TASK STATEMENT
Each line that includes "routing" must be copied from the records.

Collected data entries
==> src/include/cpu_settings.svh <==
// CPU width and depth settings
`ifndef CPU_SETTINGS_SVH
`define CPU_SETTINGS_SVH

// Datapath and instruction word
`define CPU_DATA_W 16

// Register file
`define CPU_REG_SEL_W 3
`define CPU_NUM_REGS 8

// Word address widths of instruction and data memories
`define CPU_IMEM_AW 8
`define CPU_DMEM_AW 8

// Opcode field in instr[15:11]
`define CPU_OPCODE_W 5

`endif

==> src/rtl/cpu_pkg.sv <==
// CPU pipeline types
`include "cpu_settings.svh"

package cpu_pkg;

	typedef enum logic [`CPU_OPCODE_W-1:0] {
		OP_HALT = 5'b00000,
		OP_NOP  = 5'b00001,
		OP_ADDI = 5'b01000,
		OP_BEQZ = 5'b01100,
		OP_BNEZ = 5'b01101,
		OP_ST   = 5'b10000,
		OP_LD   = 5'b10001,
		OP_LBI  = 5'b11000,
		OP_ALU  = 5'b11011
	} opcode_e;

	// Matches the R-type funct field
	typedef enum logic [1:0] {
		ALU_ADD  = 2'b00,
		ALU_SUB  = 2'b01,
		ALU_XOR  = 2'b10,
		ALU_ANDN = 2'b11
	} alu_op_e;

	typedef struct packed {
		logic    reg_write;
		logic    mem_read;
		logic    mem_write;
		logic    use_imm;
		logic    is_lbi;
		logic    is_halt;
		alu_op_e alu_op;
	} ctrl_t;

	// All-zero is a bubble since a real fetch never has pc2 of zero
	typedef struct packed {
		logic [`CPU_DATA_W-1:0] instr;
		logic [`CPU_DATA_W-1:0] pc2;
	} if_id_t;

	typedef struct packed {
		ctrl_t                     ctrl;
		logic [`CPU_DATA_W-1:0]    rs_val;
		logic [`CPU_DATA_W-1:0]    rt_val;
		logic [`CPU_REG_SEL_W-1:0] rs_sel;
		logic [`CPU_REG_SEL_W-1:0] rt_sel;
		logic [`CPU_REG_SEL_W-1:0] dst_sel;
		logic [7:0]                imm8;
	} id_ex_t;

	typedef struct packed {
		ctrl_t                     ctrl;
		logic [`CPU_DATA_W-1:0]    result;
		logic [`CPU_DATA_W-1:0]    st_data;
		logic [`CPU_REG_SEL_W-1:0] dst_sel;
	} ex_mem_t;

	typedef struct packed {
		logic                      reg_write;
		logic                      is_halt;
		logic [`CPU_REG_SEL_W-1:0] dst_sel;
		logic [`CPU_DATA_W-1:0]    result;
	} mem_wb_t;

endpackage

==> src/rtl/hazard_if.sv <==
// Forwarding and hazard interface
`timescale 1ns/1ns
`include "cpu_settings.svh"

interface hazard_if;

	// One slot per later stage with the youngest first
	logic                      ex_wr;
	logic [`CPU_REG_SEL_W-1:0] ex_sel;
	logic [`CPU_DATA_W-1:0]    ex_data;
	logic                      ex_load;

	logic                      mem_wr;
	logic [`CPU_REG_SEL_W-1:0] mem_sel;
	logic [`CPU_DATA_W-1:0]    mem_data;

	logic                      wb_wr;
	logic [`CPU_REG_SEL_W-1:0] wb_sel;
	logic [`CPU_DATA_W-1:0]    wb_data;

	modport decode (
		input ex_wr, ex_sel, ex_data, ex_load,
		input mem_wr, mem_sel, mem_data,
		input wb_wr, wb_sel, wb_data
	);

	// Execute publishes its own slot and forwards from the older ones
	modport execute (
		output ex_wr, ex_sel, ex_data, ex_load,
		input  mem_wr, mem_sel, mem_data,
		input  wb_wr, wb_sel, wb_data
	);

endinterface

==> src/rtl/decode_stage.sv <==
// Instruction decode stage
`timescale 1ns/1ns
`include "cpu_settings.svh"

module decode_stage (
	input  logic                   clk,
	input  logic                   arst_n,
	input  cpu_pkg::if_id_t        in,
	hazard_if.decode               fwd,
	output cpu_pkg::id_ex_t        out,
	output logic                   stall,
	output logic                   branch_taken,
	output logic [`CPU_DATA_W-1:0] branch_target,
	output logic                   halt_seen
);

	import cpu_pkg::*;

	logic [`CPU_DATA_W-1:0]    regs [`CPU_NUM_REGS];
	logic                      valid;
	opcode_e                   opcode;
	ctrl_t                     ctrl;
	logic [`CPU_REG_SEL_W-1:0] rs_sel;
	logic [`CPU_REG_SEL_W-1:0] rt_sel;
	logic [`CPU_REG_SEL_W-1:0] dst_sel;
	logic                      rs_used;
	logic                      rt_used;
	logic                      is_beqz;
	logic                      is_bnez;
	logic [`CPU_DATA_W-1:0]    rs_val;
	logic [`CPU_DATA_W-1:0]    rt_val;
	logic [`CPU_DATA_W-1:0]    br_offset;

	assign valid  = |in.pc2;
	assign opcode = opcode_e'(in.instr[15:11]);
	assign rs_sel = in.instr[10:8];
	assign rt_sel = in.instr[7:5];

	always_comb begin
		ctrl    = '0;
		dst_sel = rt_sel;
		rs_used = 1'b0;
		rt_used = 1'b0;
		is_beqz = 1'b0;
		is_bnez = 1'b0;
		if (valid) begin
			case (opcode)
				OP_ALU: begin
					ctrl.reg_write = 1'b1;
					ctrl.alu_op    = alu_op_e'(in.instr[1:0]);
					dst_sel        = in.instr[4:2];
					rs_used        = 1'b1;
					rt_used        = 1'b1;
				end
				OP_ADDI: begin
					ctrl.reg_write = 1'b1;
					ctrl.use_imm   = 1'b1;
					ctrl.alu_op    = ALU_ADD;
					rs_used        = 1'b1;
				end
				OP_LBI: begin
					ctrl.reg_write = 1'b1;
					ctrl.is_lbi    = 1'b1;
					dst_sel        = rs_sel;
				end
				OP_ST: begin
					ctrl.mem_write = 1'b1;
					ctrl.use_imm   = 1'b1;
					rs_used        = 1'b1;
					rt_used        = 1'b1;
				end
				OP_LD: begin
					ctrl.reg_write = 1'b1;
					ctrl.mem_read  = 1'b1;
					ctrl.use_imm   = 1'b1;
					rs_used        = 1'b1;
				end
				OP_BEQZ: begin
					is_beqz = 1'b1;
					rs_used = 1'b1;
				end
				OP_BNEZ: begin
					is_bnez = 1'b1;
					rs_used = 1'b1;
				end
				OP_HALT: ctrl.is_halt = 1'b1;
				// NOP and unknown opcodes
				default: ;
			endcase
		end
	end

	always_ff @(posedge clk or negedge arst_n) begin
		if (!arst_n) begin
			regs <= '{default: '0};
		end else if (fwd.wb_wr) begin
			regs[fwd.wb_sel] <= fwd.wb_data;
		end
	end

	// Youngest writer wins; the write-back term is the register file bypass
	always_comb begin
		if (fwd.ex_wr && fwd.ex_sel == rs_sel) begin
			rs_val = fwd.ex_data;
		end else if (fwd.mem_wr && fwd.mem_sel == rs_sel) begin
			rs_val = fwd.mem_data;
		end else if (fwd.wb_wr && fwd.wb_sel == rs_sel) begin
			rs_val = fwd.wb_data;
		end else begin
			rs_val = regs[rs_sel];
		end
	end

	always_comb begin
		if (fwd.ex_wr && fwd.ex_sel == rt_sel) begin
			rt_val = fwd.ex_data;
		end else if (fwd.mem_wr && fwd.mem_sel == rt_sel) begin
			rt_val = fwd.mem_data;
		end else if (fwd.wb_wr && fwd.wb_sel == rt_sel) begin
			rt_val = fwd.wb_data;
		end else begin
			rt_val = regs[rt_sel];
		end
	end

	// Load in execute has no data yet
	assign stall = fwd.ex_load &&
		((rs_used && fwd.ex_sel == rs_sel) || (rt_used && fwd.ex_sel == rt_sel));

	assign br_offset     = {{(`CPU_DATA_W-9){in.instr[7]}}, in.instr[7:0], 1'b0};
	assign branch_target = in.pc2 + br_offset;
	assign branch_taken  = !stall &&
		((is_beqz && rs_val == '0) || (is_bnez && rs_val != '0));
	assign halt_seen     = ctrl.is_halt;

	assign out = '{
		ctrl:    ctrl,
		rs_val:  rs_val,
		rt_val:  rt_val,
		rs_sel:  rs_sel,
		rt_sel:  rt_sel,
		dst_sel: dst_sel,
		imm8:    in.instr[7:0]
	};

endmodule

==> src/flat_wrapper.sv <==
// flat-port wrapper written by rule: the top's interface ports become plain ports
module decode_stage_flat import cpu_pkg::*;
  (clk, arst_n, in, out, stall, branch_taken, branch_target, halt_seen, fwd_ex_wr, fwd_ex_sel, fwd_ex_data, fwd_ex_load, fwd_mem_wr, fwd_mem_sel, fwd_mem_data, fwd_wb_wr, fwd_wb_sel, fwd_wb_data);
  hazard_if fwd_i ();
  input  logic clk;
  input  logic arst_n;
  input  cpu_pkg::if_id_t in;
  output cpu_pkg::id_ex_t out;
  output logic stall;
  output logic branch_taken;
  output logic [`CPU_DATA_W-1:0] branch_target;
  output logic halt_seen;
  input wire logic [$bits(fwd_i.ex_wr)-1:0] fwd_ex_wr;
  input wire logic [$bits(fwd_i.ex_sel)-1:0] fwd_ex_sel;
  input wire logic [$bits(fwd_i.ex_data)-1:0] fwd_ex_data;
  input wire logic [$bits(fwd_i.ex_load)-1:0] fwd_ex_load;
  input wire logic [$bits(fwd_i.mem_wr)-1:0] fwd_mem_wr;
  input wire logic [$bits(fwd_i.mem_sel)-1:0] fwd_mem_sel;
  input wire logic [$bits(fwd_i.mem_data)-1:0] fwd_mem_data;
  input wire logic [$bits(fwd_i.wb_wr)-1:0] fwd_wb_wr;
  input wire logic [$bits(fwd_i.wb_sel)-1:0] fwd_wb_sel;
  input wire logic [$bits(fwd_i.wb_data)-1:0] fwd_wb_data;
  assign fwd_i.ex_wr = fwd_ex_wr;
  assign fwd_i.ex_sel = fwd_ex_sel;
  assign fwd_i.ex_data = fwd_ex_data;
  assign fwd_i.ex_load = fwd_ex_load;
  assign fwd_i.mem_wr = fwd_mem_wr;
  assign fwd_i.mem_sel = fwd_mem_sel;
  assign fwd_i.mem_data = fwd_mem_data;
  assign fwd_i.wb_wr = fwd_wb_wr;
  assign fwd_i.wb_sel = fwd_wb_sel;
  assign fwd_i.wb_data = fwd_wb_data;
  decode_stage u_core (.clk(clk), .arst_n(arst_n), .in(in), .fwd(fwd_i), .out(out), .stall(stall), .branch_taken(branch_taken), .branch_target(branch_target), .halt_seen(halt_seen));
endmodule
==> config.mk <==
export PLATFORM = sky130hd
export DESIGN_NAME = decode_stage_flat
export DESIGN_NICKNAME = d
export VERILOG_FILES = /design/src/rtl/cpu_pkg.sv /design/src/rtl/hazard_if.sv /design/src/rtl/decode_stage.sv /design/src/flat_wrapper.sv
export VERILOG_INCLUDE_DIRS = /design/src /design/src/include
export SDC_FILE = /design/constraint.sdc
export NUM_CORES = 1
export LEC_CHECK = 0
export ABC_AREA = 1
export BUFFER_PORTS_ARGS = -buffer_cell sky130_fd_sc_hd__buf_4
export CORE_ASPECT_RATIO = 0.5
export CORE_MARGIN = 2
export CORE_UTILIZATION = 55
export CTS_CLUSTER_DIAMETER = 50
export DETAILED_ROUTE_END_ITERATION = 8
export PLACE_DENSITY = 0.8
export SLEW_MARGIN = 20
export SYNTH_ARGS = -nofsm -noshare
export SYNTH_HDL_FRONTEND = slang
export SYNTH_SLANG_ARGS = --single-unit
==> constraint.sdc <==
create_clock -name clk -period 3.8 [get_ports clk]
set_input_delay 0.76 -clock clk [delete_from_list [all_inputs] [get_ports clk]]
set_output_delay 0.76 -clock clk [all_outputs]
set_load 0.005 [all_outputs]
### Word-level counts from Yosys, hierarchy flattened

Index checks and enable logic that the tools add are counted.

| word-level totals | value |
|---|---|
| register bits after elaboration | 128 |
| bits of input ports | 95 |
| output and inout port bits | 76 |
| word-level logic and storage cells | 86 |

| operators by class | value |
|---|---|
| $add $sub $neg | 1 |
| $lt $le $gt $ge | 4 |
| equal/unequal tests | 13 |
| mux-type cells | 33 |
| bitwise gates (word level) | 3 |
| reductions and logical operators | 24 |

Operators with widths:

| cell | number |
|---|---|
| $mux 16 | 11 |
| $bwmux 128 | 1 |
| $bmux 16 s3 | 2 |
| $demux 16 s3 | 1 |
| $eq 5x5->1 const B | 4 |
| $eq 3x3->1 | 6 |
| $add 16x16->16 | 1 |
| $logic_not 16->1 | 1 |
| $reduce_bool 16->1 | 1 |
| $reduce_or 16->1 | 1 |
| $eq 5x4->1 const B | 3 |
| $mux 1 | 14 |
| $logic_and 1x1->1 | 13 |
| $ge 4x4->1 const B | 3 |
| $not 3->4 | 3 |
| $mux 8 | 1 |
| $pmux 3 s2 | 1 |
| $reduce_or 6->1 | 1 |
| $logic_not 5->1 | 1 |
| $lt 4x1->1 const B | 1 |
| $reduce_or 4->1 | 1 |
| $mux 3 | 1 |
| $reduce_or 3->1 | 1 |
| $logic_or 1x1->1 | 2 |
| other kinds (3) | 3 |

### Depth between registers and ports, before layout

Gate-level depths: netlist of run 1.

| depth | value |
|---|---|
| depth in word-level cells | 11 |
| mapped depth | 18 |

### Worst setup path after synthesis of run 1

Ideal clock, no wire load.

| timing path | value |
|---|---|
| kind | input -> output |
| from | input port in[1] in the netlist's numbering |
| to | output port branch_target[13] |
| arrival | 2.549 ns |
| slack | 0.491 ns |
| cell stages on the path | 11 |
| path buffers | 0 |
| cell sequence | ha_1 > inv_1 > fa_1 > nand3b_1 > nand2_1 > inv_1 > o21a_1 > o21ai_0 > a21boi_0 > o21ai_0 > xor2_1 |

| on the way | value |
|---|---|
| longest elaborated chain between the ends | 1 |

RTL lines:

| what | RTL line | RTL |
|---|---|---|
| start, declared | flat_wrapper.sv:7 | `input cpu_pkg::if_id_t in;` |
| $add 16x16->16 | decode_stage.sv:131 | `assign branch_target = in.pc2 + br_offset;` |
| end, declared | flat_wrapper.sv:11 | `` output logic [`CPU_DATA_W-1:0] branch_target; `` |

No other way between the ends.

==> flow_summary.toml, run 1 <==
[run_status]
status = "completed"

[clocking]
cts_sinks = 128
cts_resized = 0
clk_pin_slew_ns = 0.06
root_buffer = "clkbuf_16"
clk_path_buf_depth = 2
htree_levels = 4
cts_buffers = 17
clk_latency_ns = 0.42
cts_hold_buf = 0
cts_tree = "built"
post_cts_buffers = 0

[sta]
worst_slack_ns = 0.09457
clock_skew_ns = 0
tightest_slew_ns = 1.136
timing.slew.headroom_pct = 24.08
rsz0062_at_grt = "false"
setup_viol = 0
setup_tns_ns = 0
period_share_pct = 97.51
timing.fmax_ghz = 0.2699
slew_violations = 0
timing.hold.ws_ns = 0.3660
min_period_ns = 3.705
hold_viol_final = 0

[routing]
drtIter0Drc = 1823
ant_nets = 0
vias_per_cell = 6.113
post-route-drc-count = 0
wl_mm = 37.48
vias = 11070
wl_per_cell_um = 20.70
dr.pass1.iters = 8

[finish]
seqCellArea_um2 = 3203
multiInputGateArea_um2 = 5269
layout-drive-gt1-share_pct = 16.92
fillers = 1432
max_flop_register = "u_core.regs"
largest_reg_flops = 128
nets = 1681
final_util_pct = 69.09
diodes = 0
largestRegisters = "u_core.regs (128)"
area.growth.synth_to_final_pct = 20.64

[synth]
async_flop_share_pct = 100.0
ys_top_cells_by_area = "dfrtp_1 34%, nand2_1 16%, o21ai_0 13%, nand3_1 5.7%, inv_1 5.6%"
synth_fa_ha_area_share_pct = 2.043
ys_seq_elements = 128
synth_xor_area_share_pct = 1.925
synth_nets = 1564
synth_top_family_by_area = "simple AND/OR/NAND/NOR gates"
synth_mux_area_share_pct = 0
synth_compound_area_share_pct = 21.77
synth_top_cell_area_share_pct = 33.53
synth_edf_count = 0
yosysTopAreaCell = "dfrtp_1"
syn_area_per_cell_um2 = 6.570
ys.flop_type = "dfrtp_1"
synthDistinctLibCells = 45
synthSimpleGateAreaFrac_pct = 29.17
seq_area_frac_synth_pct = 33.53
netlist_instances = 1454
yosysWarnings = 0
synth_area_um2 = 9553

[floorplan]
core_area_um2 = 16680
fp-row-count = 33
boundaryPins = 171
initial_core_util_pct = 57.27
die_x_um = 190.4
design.die.area_um2 = 18500
fp.dieH_um = 97.19

[global_route]
grt_max_degree = 50
grt_pass1_vias = 10040
antenna_found_initial = 0
grt_overflow = 0
gr-usage-all-layers_pct = 40.54
grt_pass1_wl_mm = 57.54

[critical_path]
end_kind = "primary output"
r2r-start = "u_core.regs[121]"
start_kind = "input pin"
worstPathRequired_ns = 3.04
cp.arrival_ns = 2.95
crit_path_start = "in[21]"
cp_max_fo = 35
worstSetupPathType = "input pin to primary output"

[placement]
dp_slack_ns = 0.1055
gp_congestion = 0.9835
io_buffers = 170
dp_hpwl_mm = 26.27

[power_and_ir_drop]
p_comb_share_pct = 30.7
powerDensity_nw_per_um2 = 436.0
p_sw_share_pct = 34.87
p_leak_nw = 5.794
peakVddDrop_uv = 414.9
p_clk_share_pct = 33.5
netSwitchingPower_w = 0.001752
p_int_w = 0.003273
sequentialPowerShare_pct = 35.8

[job]
max-cap-violations = 0

[min_path]
min-delay-path-class = "input pin to asynchronous set/reset pin"
[final timing paths]
kind | end | slack, ns | cells after the start
min in group clk | u_core.regs[104] | 0.49 | 2
hold / removal | u_core.regs[31] | 0.37 | 1
hold reg to reg | u_core.regs[104] | 0.49 | 2
setup / recovery | out[28] | 0.09 | 9
setup reg to reg | u_core.regs[121] | 3.03 | 2
max in group asynchronous | u_core.regs[119] | 2.61 | 2
[worst max-delay path, stage by stage]
cell and delay, ns:
buf_4 0.38, buf_4 0.43, o21ai_0 0.16, o21ai_0 0.41, o221ai_1 0.19, o211ai_1 0.20, o211ai_1 0.18, nand2_1 0.10
buf_4 0.11
[per-stage QoR]
stage          cells  instance area, um^2  power, W
2_1_floorplan   1454                 9553  0.002639
3_3_place_gp    1779                10910  0.003232
3_5_place_dp    1779                10910  0.003283
4_1_cts         1811                11510  0.004968
5_1_grt         1811                11520  0.005275
6_report        1811                11520  0.005025
[power by group through the flow]
stage | combinational, W | clock (W) | sequential (W)
floorplan | 0.000872 | 0 | 0.00177
global placement | 0.00144 | 0 | 0.00179
detailed placement | 0.00148 | 0 | 0.00181
CTS | 0.00150 | 0.00168 | 0.00179
global route | 0.00170 | 0.00175 | 0.00183
finish | 0.00154 | 0.00168 | 0.00180
[final cells by class]
| type | instances | share of cell area (%) |
|---|---|---|
| sequential | 128 | 27.79 |
| timing repair buffer | 202 | 13.81 |
| clock buffer | 19 | 3.843 |
| tap | 227 | 2.464 |
| clock inverter | 13 | 1.411 |
| inverter | 151 | 4.961 |
| multi-input combinational | 1071 | 45.72 |
[placed cells by master, fill, tap and decap left out, drive strengths merged]
master and count:
o221ai 15, nand4 2, a211oi 1, o211ai 35, buf 202, nand3b 8
o22ai 4, clkbuf 19, o21a 1, inv 150, a21boi 2, dfrtp 128
o21ai 258, and2 2, nor3 6, a21oi 58, o2111ai 2, a221oi 1
clkinv 8, nand3 112, nor4 5, nand2 401, nor2 119, o31ai 2
clkinvlp 3, xnor2 9, xor2 12, ha 14, or2 1, fa 1
bufinv 3
[cells in the mapped netlist, types with 5 or more instances]
cell type  count
xnor2_1        9
o221ai_1      15
a21oi_1       57
buf_4         21
o21ai_0      247
nor3_1         6
nand2_1      396
ha_1          14
clkbuf_1      55
o211ai_1      35
xor2_1        12
buf_6          5
buf_2         21
o21ai_1       10
dfrtp_1      128
nand3b_1       8
nand3_1      108
inv_1        143
nor2_1       110
[routing by layer]
layer | part of all wire, % | global-route usage, % | vias to the layer above
met4 | 2.2 | 8.527 | 0
li1 | - | - | 5001
met3 | 16 | 16.07 | 88
met5 | 0 | 0 | -
met2 | 42 | 58.91 | 813
met1 | 40 | 56.87 | 5168
[cell families after synthesis]
kind of cell	Yosys count
simple gates	656
compound gates	379
buf+inv	255
flops	128
xor+xnor	21
fa+ha+maj	15
No activity file was read; power rests on OpenSTA's default activity.
==> run 2: changes to the inputs <==
Settings changed: CTS_CLUSTER_SIZE set to 24, GPL_TIMING_DRIVEN set to 0, SLEW_MARGIN 20 to 0.
==> flow_summary.toml, run 2 (synthesized netlist as in run 1, its figures left out) <==
[floorplan]
fp-row-count = 33
die_x_um = 190.4
initial_core_util_pct = 57.27
core_area_um2 = 16680
design.die.area_um2 = 18500
boundaryPins = 171
fp.dieH_um = 97.19

[clocking]
cts_tree = "built"
cts_buffers = 17
clk_path_buf_depth = 2
cts_hold_buf = 0
htree_levels = 4
root_buffer = "clkbuf_16"
cts_sinks = 128
clk_latency_ns = 0.43
clk_pin_slew_ns = 0.07

[global_route]
grt_pass1_wl_mm = 64.21
grt_max_degree = 104
gr-usage-all-layers_pct = 46.45
antenna_found_initial = 0
grt_overflow = 0
grt_pass1_vias = 11000

[critical_path]
regToRegSetupSlack_ns = 2.98
rr_endpoint = "u_core.regs[65]"
worstSetupPathType = "input pin to primary output"
end_kind = "primary output"
cp.arrival_ns = 3.00
worstPathRequired_ns = 3.04
crit_path_start = "in[25]"
cp_max_fo = 10
r2r-start = "u_core.regs[65]"
ff2ff_path_depth = 2
start_kind = "input pin"

[finish]
final_util_pct = 70.51
nets = 1752
max_flop_register = "u_core.regs"
layout-drive-gt1-share_pct = 17.76
area.growth.synth_to_final_pct = 23.13
diodes = 0
fin_cells = 1882
final_cell_mix = "395 x nand2_1, 241 x o21ai_0, 191 x buf_4, 142 x inv_1, 128 x dfrtp_1"
final_common_cell = "nand2_1"
largest_reg_flops = 128
largestRegisters = "u_core.regs (128)"

[sta]
worst_slack_ns = 0.04328
period_share_pct = 98.86
timing.hold.ws_ns = 0.1703
min_period_ns = 3.757
hold_viol_final = 0
timing.fmax_ghz = 0.2662
rsz0062_at_grt = "false"
setup_tns_ns = 0
setup_viol = 0
clock_skew_ns = 0
tightest_slew_ns = 0.8110
timing.slew.headroom_pct = 45.93
slew_violations = 0

[placement]
dp_hpwl_mm = 32.16
gp_congestion = 1.056
dp_cells = 1850
io_buffers = 168
dp_slack_ns = -0.1462

[min_path]
min-delay-path-class = "input pin to asynchronous set/reset pin"

[routing]
drtIter0Drc = 2185
post-route-drc-count = 0
dr.pass1.iters = 7
ant_nets = 0
wl_per_cell_um = 22.92
wl_mm = 43.13
vias = 11830
vias_per_cell = 6.286

[power_and_ir_drop]
p_leak_nw = 5.925
peakVddDrop_uv = 455.5
powerDensity_nw_per_um2 = 435.4

[run_status]
status = "completed"

[job]
max-cap-violations = 0
-- run 2: layout make-up --
| type | count | area (um^2) |
|---|---|---|
| multi-input cells | 1071 | 5255 |
| fillers | 1433 | 4918 |
| flip-flops and latches | 128 | 3203 |
| repair buffers | 172 | 1315 |
| inverters | 151 | 575.6 |
| plain buffers | 101 | 545.5 |
| clock buffers | 18 | 439.2 |
| well taps | 227 | 284.0 |
| clock inverters | 14 | 145.1 |
-- run 2: how the worst max path moves through the flow --
stage / endpoint / cells after the start
after floorplan: branch_target[13] / 11
after global placement: out[23] / 12
after detailed placement: out[25] / 12
after CTS: branch_target[13] / 13
after global routing: branch_taken / 16
final: branch_taken / 17
-- run 2: through the flow --
stage,instance area (um^2),power [W]
finish,11760,0.005121
global route,11760,0.005308
CTS,11720,0.004988
detailed placement,11130,0.003358
global placement,11100,0.003298
floorplan,9553,0.002639
-- run 2: routing by layer --
layer	vias to the layer above	wire length, um	track usage, %	share of wire (%)
met5	-	0	0	0
met3	172	7619	19.54	18
met2	1049	17840	68.22	41
met1	5457	15870	60.83	37
li1	5152	-	-	-
met4	0	1796	17.47	4.2
-- run 2: repair_timing --
item                                    CTS  global route
endpoints found under the setup margin   10            16
setup buffers                             0             3
gates resized for setup                   4            34
-- run 2: report_power, final --
group,internal [W],total (W),switching [W],leakage [nW]
Clock,0.000940,0.00166,0.000718,0.279
Combinational,0.000608,0.00162,0.00102,4.04
Sequential,0.00162,0.00184,0.000217,1.60
Total,0.00317,0.00512,0.00195,5.92
-- run 2: critical path, stage by stage --
cell and delay (ns):
buf_4 0.15, inv_2 0.09, buf_4 0.25, clkbuf_4 0.35, o211ai_1 0.17, nand3_1 0.20
nand3_1 0.15, nand2_1 0.13, nand2_1 0.06, nand2_1 0.12, nor2_1 0.05, nand2_1 0.08
nor2_2 0.04, nand3_1 0.06, nand2_1 0.05, nor2_1 0.13, buf_4 0.13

RESPONSE BELOW
[routing]
[routing by layer]
[routing]
after global routing: branch_taken / 16
-- run 2: routing by layer --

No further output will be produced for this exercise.